(SUPPLIED INFORMATION)

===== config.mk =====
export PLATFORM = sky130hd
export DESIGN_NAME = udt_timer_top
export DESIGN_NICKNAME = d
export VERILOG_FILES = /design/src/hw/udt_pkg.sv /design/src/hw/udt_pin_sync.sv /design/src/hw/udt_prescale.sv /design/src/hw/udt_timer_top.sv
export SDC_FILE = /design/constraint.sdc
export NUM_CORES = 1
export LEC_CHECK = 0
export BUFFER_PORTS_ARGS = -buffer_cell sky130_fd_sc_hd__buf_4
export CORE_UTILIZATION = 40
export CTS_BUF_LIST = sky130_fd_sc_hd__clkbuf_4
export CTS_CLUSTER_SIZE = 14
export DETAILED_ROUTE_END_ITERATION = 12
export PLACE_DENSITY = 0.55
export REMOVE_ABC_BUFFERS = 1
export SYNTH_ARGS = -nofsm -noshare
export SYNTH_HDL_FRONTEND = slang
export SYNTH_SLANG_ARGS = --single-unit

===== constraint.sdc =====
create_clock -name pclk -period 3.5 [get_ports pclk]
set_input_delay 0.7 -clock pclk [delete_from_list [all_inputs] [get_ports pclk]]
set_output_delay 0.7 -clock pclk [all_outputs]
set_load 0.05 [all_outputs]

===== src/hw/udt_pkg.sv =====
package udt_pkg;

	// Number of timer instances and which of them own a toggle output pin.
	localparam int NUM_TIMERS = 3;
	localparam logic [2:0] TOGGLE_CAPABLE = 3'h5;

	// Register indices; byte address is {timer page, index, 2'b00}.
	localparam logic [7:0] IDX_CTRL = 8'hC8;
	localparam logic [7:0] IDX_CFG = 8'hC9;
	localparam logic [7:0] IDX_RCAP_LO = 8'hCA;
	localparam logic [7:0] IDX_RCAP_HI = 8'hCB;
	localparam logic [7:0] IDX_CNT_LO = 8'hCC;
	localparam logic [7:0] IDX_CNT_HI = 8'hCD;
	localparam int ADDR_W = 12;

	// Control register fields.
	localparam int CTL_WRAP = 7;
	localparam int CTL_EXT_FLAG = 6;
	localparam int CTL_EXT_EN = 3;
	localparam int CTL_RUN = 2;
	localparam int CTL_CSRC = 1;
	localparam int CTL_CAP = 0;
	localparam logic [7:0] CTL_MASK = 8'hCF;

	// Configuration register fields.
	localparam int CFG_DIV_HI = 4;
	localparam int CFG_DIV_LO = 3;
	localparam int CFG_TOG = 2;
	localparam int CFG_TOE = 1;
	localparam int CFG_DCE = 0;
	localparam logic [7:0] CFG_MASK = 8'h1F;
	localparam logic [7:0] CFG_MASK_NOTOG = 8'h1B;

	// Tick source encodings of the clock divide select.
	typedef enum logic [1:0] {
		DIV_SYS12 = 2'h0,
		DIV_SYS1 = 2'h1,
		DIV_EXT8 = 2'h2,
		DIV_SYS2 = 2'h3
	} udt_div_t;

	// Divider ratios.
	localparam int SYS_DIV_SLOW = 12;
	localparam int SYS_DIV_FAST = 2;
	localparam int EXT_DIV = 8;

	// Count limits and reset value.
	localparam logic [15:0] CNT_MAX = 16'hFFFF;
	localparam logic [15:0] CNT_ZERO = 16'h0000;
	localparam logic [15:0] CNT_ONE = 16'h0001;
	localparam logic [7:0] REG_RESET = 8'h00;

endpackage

(ACTION ITEM) Print, unaltered, every line from the beginning of the material down to the line with "export PLACE_DENSITY = 0.55".

(ANSWER TO THE EXERCISE)
===== config.mk =====
export PLATFORM = sky130hd
export DESIGN_NAME = udt_timer_top
export DESIGN_NICKNAME = d
export VERILOG_FILES = /design/src/hw/udt_pkg.sv /design/src/hw/udt_pin_sync.sv /design/src/hw/udt_prescale.sv /design/src/hw/udt_timer_top.sv
export SDC_FILE = /design/constraint.sdc
export NUM_CORES = 1
export LEC_CHECK = 0
export BUFFER_PORTS_ARGS = -buffer_cell sky130_fd_sc_hd__buf_4
export CORE_UTILIZATION = 40
export CTS_BUF_LIST = sky130_fd_sc_hd__clkbuf_4
export CTS_CLUSTER_SIZE = 14
export DETAILED_ROUTE_END_ITERATION = 12
export PLACE_DENSITY = 0.55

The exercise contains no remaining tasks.